It is conventional to consider various value for money measures under these headings. For example, the traditional measure of ‘length of stay’ for a hospital episode is an efficiency measure as it indicates the level of physical inputs (bed days) required to produce a physical output (an ‘episode’). In contrast, the post-operative mortality rate is a measure of the quality of that output and therefore a signal of effectiveness. The holy grail of value for money is therefore cost-effectiveness: the ratio of outcomes to inputs. For example, the ‘cost per quality adjusted life year’ used by the National Institute for Health and Clinical Excellence (NICE) to assess new technologies is a cost-effectiveness ratio, and the recent efforts to develop a single number measure of NHS productivity represent an attempt to move from the piecemeal assessment of indicators of economy, efficiency and effectiveness towards a more comprehensive measure of cost-effectiveness…

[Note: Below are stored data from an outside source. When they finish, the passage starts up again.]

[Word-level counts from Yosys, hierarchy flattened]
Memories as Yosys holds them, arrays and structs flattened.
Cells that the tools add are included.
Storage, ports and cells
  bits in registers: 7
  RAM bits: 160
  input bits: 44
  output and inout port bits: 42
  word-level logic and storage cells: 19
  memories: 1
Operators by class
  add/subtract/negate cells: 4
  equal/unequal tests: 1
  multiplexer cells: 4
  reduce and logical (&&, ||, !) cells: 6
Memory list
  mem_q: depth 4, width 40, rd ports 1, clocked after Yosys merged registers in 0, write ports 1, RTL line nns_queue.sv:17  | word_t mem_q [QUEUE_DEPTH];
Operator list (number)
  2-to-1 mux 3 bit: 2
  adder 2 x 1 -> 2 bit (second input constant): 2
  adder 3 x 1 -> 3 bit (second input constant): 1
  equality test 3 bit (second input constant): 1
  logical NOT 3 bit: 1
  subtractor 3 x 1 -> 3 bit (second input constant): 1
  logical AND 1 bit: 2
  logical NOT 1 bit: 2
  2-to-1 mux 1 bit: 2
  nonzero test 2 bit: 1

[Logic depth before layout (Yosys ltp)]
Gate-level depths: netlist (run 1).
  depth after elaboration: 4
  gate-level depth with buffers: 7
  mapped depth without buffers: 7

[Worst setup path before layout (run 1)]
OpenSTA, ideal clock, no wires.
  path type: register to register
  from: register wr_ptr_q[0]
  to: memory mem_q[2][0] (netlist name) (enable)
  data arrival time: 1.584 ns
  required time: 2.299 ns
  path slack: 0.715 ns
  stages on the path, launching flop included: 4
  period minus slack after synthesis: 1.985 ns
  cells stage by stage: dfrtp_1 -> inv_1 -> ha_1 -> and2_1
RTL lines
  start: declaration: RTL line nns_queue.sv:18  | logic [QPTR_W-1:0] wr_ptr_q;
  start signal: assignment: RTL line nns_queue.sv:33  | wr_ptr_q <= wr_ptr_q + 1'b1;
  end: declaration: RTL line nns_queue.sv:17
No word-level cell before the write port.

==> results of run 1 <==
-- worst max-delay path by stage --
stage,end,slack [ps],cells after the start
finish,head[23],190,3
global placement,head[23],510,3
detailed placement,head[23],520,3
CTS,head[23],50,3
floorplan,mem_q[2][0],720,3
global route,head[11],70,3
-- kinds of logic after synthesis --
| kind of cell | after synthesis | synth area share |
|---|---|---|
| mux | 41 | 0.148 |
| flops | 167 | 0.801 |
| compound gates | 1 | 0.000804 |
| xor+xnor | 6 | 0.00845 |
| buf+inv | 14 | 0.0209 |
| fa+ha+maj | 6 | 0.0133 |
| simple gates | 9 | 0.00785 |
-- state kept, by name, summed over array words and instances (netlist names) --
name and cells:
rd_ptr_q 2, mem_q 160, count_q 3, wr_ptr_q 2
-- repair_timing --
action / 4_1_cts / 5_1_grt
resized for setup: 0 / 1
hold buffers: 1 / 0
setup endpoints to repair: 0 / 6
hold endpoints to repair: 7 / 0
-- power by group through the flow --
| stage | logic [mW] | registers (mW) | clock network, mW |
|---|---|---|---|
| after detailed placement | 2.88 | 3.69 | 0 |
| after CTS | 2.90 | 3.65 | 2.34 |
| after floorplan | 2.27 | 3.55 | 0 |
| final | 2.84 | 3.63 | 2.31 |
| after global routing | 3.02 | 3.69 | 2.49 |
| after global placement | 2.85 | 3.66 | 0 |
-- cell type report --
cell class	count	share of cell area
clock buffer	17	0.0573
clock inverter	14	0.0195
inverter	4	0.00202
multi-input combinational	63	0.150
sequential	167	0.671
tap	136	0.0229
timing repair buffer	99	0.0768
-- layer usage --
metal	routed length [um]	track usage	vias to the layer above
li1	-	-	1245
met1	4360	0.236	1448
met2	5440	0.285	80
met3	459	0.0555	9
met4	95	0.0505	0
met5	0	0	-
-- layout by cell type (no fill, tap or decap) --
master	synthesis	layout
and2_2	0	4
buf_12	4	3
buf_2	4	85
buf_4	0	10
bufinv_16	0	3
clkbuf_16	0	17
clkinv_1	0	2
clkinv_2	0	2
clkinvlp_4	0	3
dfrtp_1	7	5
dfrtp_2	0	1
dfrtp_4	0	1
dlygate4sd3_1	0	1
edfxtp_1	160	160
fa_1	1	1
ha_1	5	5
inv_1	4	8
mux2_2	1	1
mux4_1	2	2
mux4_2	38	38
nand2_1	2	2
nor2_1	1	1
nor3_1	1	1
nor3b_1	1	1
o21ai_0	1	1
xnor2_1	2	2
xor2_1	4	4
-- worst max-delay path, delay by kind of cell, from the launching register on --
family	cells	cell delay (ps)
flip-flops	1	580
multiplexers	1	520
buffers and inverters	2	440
==> src/design/sphdp_pkg.sv <==
// shared types, constants and microcode program for the sph density and pressure block
package sphdp_pkg;

    // position format and scaling of the squared distance to Q8.24
    localparam int POSITION_FRAC_BITS = 12;
    localparam int POS_W    = 16;
    localparam int SUM_W    = 2 * POS_W + 1;
    localparam int FRAC2    = 2 * POSITION_FRAC_BITS;
    localparam bit R2_RIGHT = (FRAC2 >= 24);
    localparam int R2_SHIFT = R2_RIGHT ? (FRAC2 - 24) : (24 - FRAC2);
    localparam int R2_EXT_W = SUM_W + (R2_RIGHT ? 0 : R2_SHIFT);

    // input request payload
    typedef struct packed {
        logic [15:0] self_x;
        logic [15:0] self_y;
        logic [15:0] other_x;
        logic [15:0] other_y;
        logic [15:0] other_mass;
        logic        last_neighbour;
        logic        new_step;
    } t_in_item;

    // result payload
    typedef struct packed {
        logic [31:0] density;
        logic [31:0] pressure;
        logic [31:0] least_density;
        logic [31:0] greatest_density;
        logic [31:0] least_pressure;
        logic [31:0] greatest_pressure;
    } t_out_item;

    // configuration registers
    typedef struct packed {
        logic [31:0] radius_squared;
        logic [31:0] kernel_scale;
        logic [23:0] stiffness;
        logic [31:0] rest_level;
    } t_cfg;

    // register indexes of the apb map, at byte address 4*index
    typedef enum logic [1:0] {
        REG_RADIUS,
        REG_SCALE,
        REG_STIFFNESS,
        REG_REST
    } t_cfg_reg;

    // datapath operations, one per microcode step
    typedef enum logic [3:0] {
        OP_NOP,
        OP_SQX,
        OP_SQY,
        OP_DIST,
        OP_D2,
        OP_D3L,
        OP_D3H,
        OP_WL,
        OP_WH,
        OP_MASS,
        OP_PRES,
        OP_EMIT
    } t_op;

    // sequencing of the step counter
    typedef enum logic [1:0] {
        SEQ_NEXT,
        SEQ_BR_OUTSIDE,
        SEQ_STOP_IF_NOT_LAST,
        SEQ_STOP
    } t_seq;

    localparam int UC_LEN  = 11;
    localparam int UC_PC_W = $clog2(UC_LEN);

    typedef logic [UC_PC_W-1:0] t_pc;

    // step addresses
    localparam t_pc PC_SQX  = t_pc'(0);
    localparam t_pc PC_SQY  = t_pc'(1);
    localparam t_pc PC_DIST = t_pc'(2);
    localparam t_pc PC_D2   = t_pc'(3);
    localparam t_pc PC_D3L  = t_pc'(4);
    localparam t_pc PC_D3H  = t_pc'(5);
    localparam t_pc PC_WL   = t_pc'(6);
    localparam t_pc PC_WH   = t_pc'(7);
    localparam t_pc PC_MASS = t_pc'(8);
    localparam t_pc PC_PRES = t_pc'(9);
    localparam t_pc PC_EMIT = t_pc'(10);

    // one control word
    typedef struct packed {
        t_op  op;
        t_seq seq;
        t_pc  target;
        logic out_wait;
    } t_uword;

    // control from sequencer to datapath
    typedef struct packed {
        logic load;
        t_op  op;
    } t_ctrl;

    // status from datapath back to sequencer
    typedef struct packed {
        logic outside;
        logic last;
    } t_status;

    // microcode program rom
    function automatic t_uword ucode(input t_pc pc);
        t_uword w;
        w = '{op: OP_NOP, seq: SEQ_STOP, target: PC_SQX, out_wait: 1'b0};
        case (pc)
            PC_SQX:  w = '{op: OP_SQX,  seq: SEQ_NEXT,       target: PC_SQX,  out_wait: 1'b0};
            PC_SQY:  w = '{op: OP_SQY,  seq: SEQ_NEXT,       target: PC_SQX,  out_wait: 1'b0};
            PC_DIST: w = '{op: OP_DIST, seq: SEQ_BR_OUTSIDE, target: PC_MASS, out_wait: 1'b0};
            PC_D2:   w = '{op: OP_D2,   seq: SEQ_NEXT,       target: PC_SQX,  out_wait: 1'b0};
            PC_D3L:  w = '{op: OP_D3L,  seq: SEQ_NEXT,       target: PC_SQX,  out_wait: 1'b0};
            PC_D3H:  w = '{op: OP_D3H,  seq: SEQ_NEXT,       target: PC_SQX,  out_wait: 1'b0};
            PC_WL:   w = '{op: OP_WL,   seq: SEQ_NEXT,       target: PC_SQX,  out_wait: 1'b0};
            PC_WH:   w = '{op: OP_WH,   seq: SEQ_NEXT,       target: PC_SQX,  out_wait: 1'b0};
            PC_MASS: w = '{op: OP_MASS, seq: SEQ_STOP_IF_NOT_LAST,
                           target: PC_SQX, out_wait: 1'b0};
            PC_PRES: w = '{op: OP_PRES, seq: SEQ_NEXT,       target: PC_SQX,  out_wait: 1'b0};
            PC_EMIT: w = '{op: OP_EMIT, seq: SEQ_STOP,       target: PC_SQX,  out_wait: 1'b1};
            default: w = '{op: OP_NOP,  seq: SEQ_STOP,       target: PC_SQX,  out_wait: 1'b0};
        endcase
        return w;
    endfunction

endpackage

==> src/design/sphdp_regs.sv <==
// apb configuration registers of the sph density and pressure block
module sphdp_regs (
    input  logic                 i_clk,
    input  logic                 i_rst_n,
    input  logic                 psel,
    input  logic                 penable,
    input  logic                 pwrite,
    input  logic [3:0]           paddr,
    input  logic [31:0]          pwdata,
    output logic [31:0]          prdata,
    output logic                 pready,
    output sphdp_pkg::t_cfg      o_cfg
);

    sphdp_pkg::t_cfg r_cfg;
    logic            wr_en;
    logic [1:0]      reg_idx;

    assign pready  = 1'b1;
    assign wr_en   = psel && penable && pwrite && pready;
    assign reg_idx = paddr[3:2];

    // register writes
    always_ff @(posedge i_clk) begin
        if (!i_rst_n) begin
            r_cfg.radius_squared <= 32'd16777216;
            r_cfg.kernel_scale   <= 32'd65536;
            r_cfg.stiffness      <= 24'd128000;
            r_cfg.rest_level     <= 32'd6553600;
        end else if (wr_en) begin
            unique case (reg_idx)
                sphdp_pkg::REG_RADIUS:    r_cfg.radius_squared <= pwdata;
                sphdp_pkg::REG_SCALE:     r_cfg.kernel_scale   <= pwdata;
                sphdp_pkg::REG_STIFFNESS: r_cfg.stiffness      <= pwdata[23:0];
                sphdp_pkg::REG_REST:      r_cfg.rest_level     <= pwdata;
                default: ;
            endcase
        end
    end

    // read mux
    always_comb begin
        unique case (reg_idx)
            sphdp_pkg::REG_RADIUS:    prdata = r_cfg.radius_squared;
            sphdp_pkg::REG_SCALE:     prdata = r_cfg.kernel_scale;
            sphdp_pkg::REG_STIFFNESS: prdata = {8'd0, r_cfg.stiffness};
            sphdp_pkg::REG_REST:      prdata = r_cfg.rest_level;
            default:                  prdata = '0;
        endcase
    end

    assign o_cfg = r_cfg;

endmodule

==> src/design/sphdp_datapath.sv <==
// shared-multiplier datapath: kernel, density sum, pressure and step trackers
module sphdp_datapath (
    input  logic                  i_clk,
    input  logic                  i_rst_n,
    input  sphdp_pkg::t_ctrl      i_ctrl,
    input  sphdp_pkg::t_in_item   i_item,
    input  sphdp_pkg::t_cfg       i_cfg,
    output sphdp_pkg::t_status    o_status,
    output sphdp_pkg::t_out_item  o_result
);

    sphdp_pkg::t_in_item r_item;
    logic [sphdp_pkg::SUM_W-1:0] r_sum;
    logic [31:0] r_d;
    logic [39:0] r_d2;
    logic [63:0] r_part;
    logic [47:0] r_d3;
    logic [31:0] r_w;
    logic [31:0] r_dsum;
    logic [31:0] r_pres;
    logic [31:0] r_min_d, r_max_d, r_min_p, r_max_p;

    logic [15:0] dx, dy;
    logic [31:0] mul_a, mul_b;
    logic [63:0] prod;
    logic [sphdp_pkg::R2_EXT_W-1:0] sum_ext, scaled;
    logic [31:0] r2;
    logic        outside;
    logic [71:0] t72;
    logic [79:0] t80;
    logic [31:0] w_sat;
    logic [40:0] acc41;
    logic [31:0] n_dsum;
    logic [31:0] rest_diff;
    logic        above_rest;
    logic [31:0] pres_sat;
    logic [31:0] n_min_d, n_max_d, n_min_p, n_max_p;

    // coordinate differences
    assign dx = (r_item.self_x >= r_item.other_x) ? (r_item.self_x - r_item.other_x)
                                                  : (r_item.other_x - r_item.self_x);
    assign dy = (r_item.self_y >= r_item.other_y) ? (r_item.self_y - r_item.other_y)
                                                  : (r_item.other_y - r_item.self_y);
    assign rest_diff  = r_dsum - i_cfg.rest_level;
    assign above_rest = r_dsum > i_cfg.rest_level;

    // multiplier operand select
    always_comb begin
        mul_a = '0;
        mul_b = '0;
        case (i_ctrl.op)
            sphdp_pkg::OP_SQX: begin
                mul_a = {16'd0, dx};
                mul_b = {16'd0, dx};
            end
            sphdp_pkg::OP_SQY: begin
                mul_a = {16'd0, dy};
                mul_b = {16'd0, dy};
            end
            sphdp_pkg::OP_D2: begin
                mul_a = r_d;
                mul_b = r_d;
            end
            sphdp_pkg::OP_D3L: begin
                mul_a = r_d2[31:0];
                mul_b = r_d;
            end
            sphdp_pkg::OP_D3H: begin
                mul_a = {24'd0, r_d2[39:32]};
                mul_b = r_d;
            end
            sphdp_pkg::OP_WL: begin
                mul_a = r_d3[31:0];
                mul_b = i_cfg.kernel_scale;
            end
            sphdp_pkg::OP_WH: begin
                mul_a = {16'd0, r_d3[47:32]};
                mul_b = i_cfg.kernel_scale;
            end
            sphdp_pkg::OP_MASS: begin
                mul_a = {16'd0, r_item.other_mass};
                mul_b = r_w;
            end
            sphdp_pkg::OP_PRES: begin
                mul_a = {8'd0, i_cfg.stiffness};
                mul_b = rest_diff;
            end
            default: ;
        endcase
    end

    assign prod = mul_a * mul_b;

    // squared distance rescaled to q8.24, saturated
    assign sum_ext = {{(sphdp_pkg::R2_EXT_W - sphdp_pkg::SUM_W){1'b0}}, r_sum};
    always_comb begin
        if (sphdp_pkg::R2_RIGHT) begin
            scaled = sum_ext >> sphdp_pkg::R2_SHIFT;
        end else begin
            scaled = sum_ext << sphdp_pkg::R2_SHIFT;
        end
    end
    assign r2      = (|scaled[sphdp_pkg::R2_EXT_W-1:32]) ? 32'hFFFF_FFFF : scaled[31:0];
    assign outside = r2 > i_cfg.radius_squared;

    // high partial products joined with the stored low ones
    assign t72   = {prod[39:0], 32'd0} + {8'd0, r_part};
    assign t80   = {prod[47:0], 32'd0} + {16'd0, r_part};
    assign w_sat = (|t80[79:56]) ? 32'hFFFF_FFFF : t80[55:24];

    // density accumulate with saturation
    assign acc41  = {9'd0, r_dsum} + {1'b0, prod[47:8]};
    assign n_dsum = (|acc41[40:32]) ? 32'hFFFF_FFFF : acc41[31:0];

    // pressure, saturated at the top; clamped at zero at or below the rest level
    assign pres_sat = (|prod[63:40]) ? 32'hFFFF_FFFF : prod[39:8];

    // tracker candidates
    assign n_min_d = (r_dsum < r_min_d) ? r_dsum : r_min_d;
    assign n_max_d = (r_dsum > r_max_d) ? r_dsum : r_max_d;
    assign n_min_p = (r_pres < r_min_p) ? r_pres : r_min_p;
    assign n_max_p = (r_pres > r_max_p) ? r_pres : r_max_p;

    // working registers
    always_ff @(posedge i_clk) begin
        if (i_ctrl.load) begin
            r_item <= i_item;
        end
        case (i_ctrl.op)
            sphdp_pkg::OP_SQX:  r_sum  <= prod[sphdp_pkg::SUM_W-1:0];
            sphdp_pkg::OP_SQY:  r_sum  <= r_sum + prod[sphdp_pkg::SUM_W-1:0];
            sphdp_pkg::OP_DIST: begin
                r_d <= i_cfg.radius_squared - r2;
                if (outside) begin
                    r_w <= '0;
                end
            end
            sphdp_pkg::OP_D2:   r_d2   <= prod[63:24];
            sphdp_pkg::OP_D3L:  r_part <= prod;
            sphdp_pkg::OP_D3H:  r_d3   <= t72[71:24];
            sphdp_pkg::OP_WL:   r_part <= prod;
            sphdp_pkg::OP_WH:   r_w    <= w_sat;
            sphdp_pkg::OP_PRES: r_pres <= above_rest ? pres_sat : 32'd0;
            default: ;
        endcase
    end

    // density sum and step trackers
    always_ff @(posedge i_clk) begin
        if (!i_rst_n) begin
            r_dsum  <= '0;
            r_min_d <= '1;
            r_max_d <= '0;
            r_min_p <= '1;
            r_max_p <= '0;
        end else begin
            if (i_ctrl.load && i_item.new_step) begin
                r_min_d <= '1;
                r_max_d <= '0;
                r_min_p <= '1;
                r_max_p <= '0;
            end else if (i_ctrl.op == sphdp_pkg::OP_EMIT) begin
                r_min_d <= n_min_d;
                r_max_d <= n_max_d;
                r_min_p <= n_min_p;
                r_max_p <= n_max_p;
            end
            if (i_ctrl.op == sphdp_pkg::OP_MASS) begin
                r_dsum <= n_dsum;
            end else if (i_ctrl.op == sphdp_pkg::OP_EMIT) begin
                r_dsum <= '0;
            end
        end
    end

    assign o_status.outside = outside;
    assign o_status.last    = r_item.last_neighbour;

    assign o_result.density           = r_dsum;
    assign o_result.pressure          = r_pres;
    assign o_result.least_density     = n_min_d;
    assign o_result.greatest_density  = n_max_d;
    assign o_result.least_pressure    = n_min_p;
    assign o_result.greatest_pressure = n_max_p;

endmodule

Recent work in estimating system productivity has developed innovative approaches, such as seeking to incorporate measures of quality alongside measures of inputs and activity…[which] implies a desire to incorporate measures of effectiveness into the value for money analysis. However, because of the difficulties associated with defining and measuring quality, little consensus has yet to emerge as to the ‘correct’ or most appropriate approach.
…
Any assessment of a health service ought to examine indicators of the value of the ‘output’ it creates. Traditionally, two classes of outcome are considered important in healthcare: clinical outcomes expressed in terms of the health gains created by the system, and the quality of the patient experience, independent of health outcomes, expressed in concepts such as ease of access to care and responsiveness.
Some health outcomes indicators – such as life expectancy rates, infant mortality rates and cancer mortality rates – are available. However, improvements in these are a function of many factors over which the NHS often has little influence. The relative scarcity of readily accessible outcome data specific to the NHS forces any analysis to rely heavily on process indicators, on the assumption that they provide a reasonable proxy for health outcomes.”5
CMS has done little to delineate between subjective and objective quality in healthcare. Moreover, CMS does not acknowledge that quality is frequently completely irrelevant in many of its “shoppable” services as long as a phlebotomist can hit a vein. Where quality is irrelevant, value for money depends primarily on cost, though as a general principle healthcare services that don’t involve quality – like a strep throat swab – are relatively inexpensive. Where quality is essential but economically intangible, value for money is an elusive concept.
Since the 1999 publication of To Err is Human in 1999 and the 2007 release of the Triple Aim, CMS has implemented a vast quality reporting framework at incalculable system cost in the form of Quality Measures, HEDIS Measures, Consumer Assessment of Healthcare Providers & Systems, etc. Like Seinfeld’s The Car Reservation episode, creating a reporting framework and enforcing a reporting framework are not the same thing, and neither is the same as measuring health outcomes. After 20 years, CMS has abundant evidence to demonstrate the fallacy of assuming that process measures “provide a reasonable proxy for health outcomes.”
There is no way to calculate value for money in healthcare without transparency about cost and quality.
If CMS or health economy stakeholders cannot measure healthcare quality, then value for money in healthcare is unachievable…which may leave every health economy stakeholder to restructure its business model to survive under price caps. Of course, if CMS cannot measure healthcare quality, then its quality reporting framework is logically part of the oft-cited administrative waste in healthcare.
America has a history of doing challenging things. Figuring out how to measure healthcare quality is challenging, but it is the most important initiative for America’s fiscal health, which is inextricably linked to the health economy, which continues to grow at an unsustainable rate.